Secretary of Justice of Puerto Rico
- Acting
- In office January 2, 2025 – May 8, 2025
- Governor: Jenniffer González
- Preceded by: Domingo Emanuelli
- Succeeded by: Lourdes Gómez

Personal details
- Born: Bayamón, Puerto Rico
- Party: New Progressive
- Education: University of Puerto Rico, Río Piedras (BA, JD)

= Janet Parra Mercado =

Puerto Rican politician and lawyer

Janet Parra Mercado is a Puerto Rican politician and lawyer who served as the secretary of Justice-designate of Puerto Rico from January 2 to May 8, 2025.

== Early life ==
Graduated from Colegio Santa Rosa in Bayamón, Puerto Rico.

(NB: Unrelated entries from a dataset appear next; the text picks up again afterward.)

$ cat src/rtl/audio_pkg.sv
// Shared constants and types for the audio gain stage.
package audio_pkg;

  localparam int unsigned DATA_W_DEF = 16;
  localparam int unsigned GAIN_W_DEF = 16;

  localparam logic [15:0] UNITY_GAIN = 16'h8000;

  localparam int SAT_MAX = (2 ** (DATA_W_DEF - 1)) - 1;
  localparam int SAT_MIN = -(2 ** (DATA_W_DEF - 1));

  typedef enum logic {
    HOLD,
    RAMP
  } gain_state_t;

endpackage

$ cat src/rtl/audio_gain_stage_if.sv
// Valid/ready sample stream; master drives data/valid, slave drives ready.
interface audio_gain_stage_if
  import audio_pkg::*;
#(
  parameter int unsigned DATA_W = DATA_W_DEF
);

  logic [DATA_W-1:0] data;
  logic              valid;
  logic              ready;

  modport master (output data, output valid, input ready);
  modport slave  (input data, input valid, output ready);

endinterface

Earned a Bachelor degree in Labor Relations from the University of Puerto Rico and a Juris Doctor from the University of Puerto Rico School of Law.

== Professional life ==
Parra Mercado was a prosecutor and head of the organized crime division of the Puerto Rico Department of Justice. As of 2024, she was a member of the New Progressive Party platform committee and a private practice lawyer.

On January 2, 2025, she was appointed secretary of justice of Puerto Rico by governor Jenniffer González-Colón.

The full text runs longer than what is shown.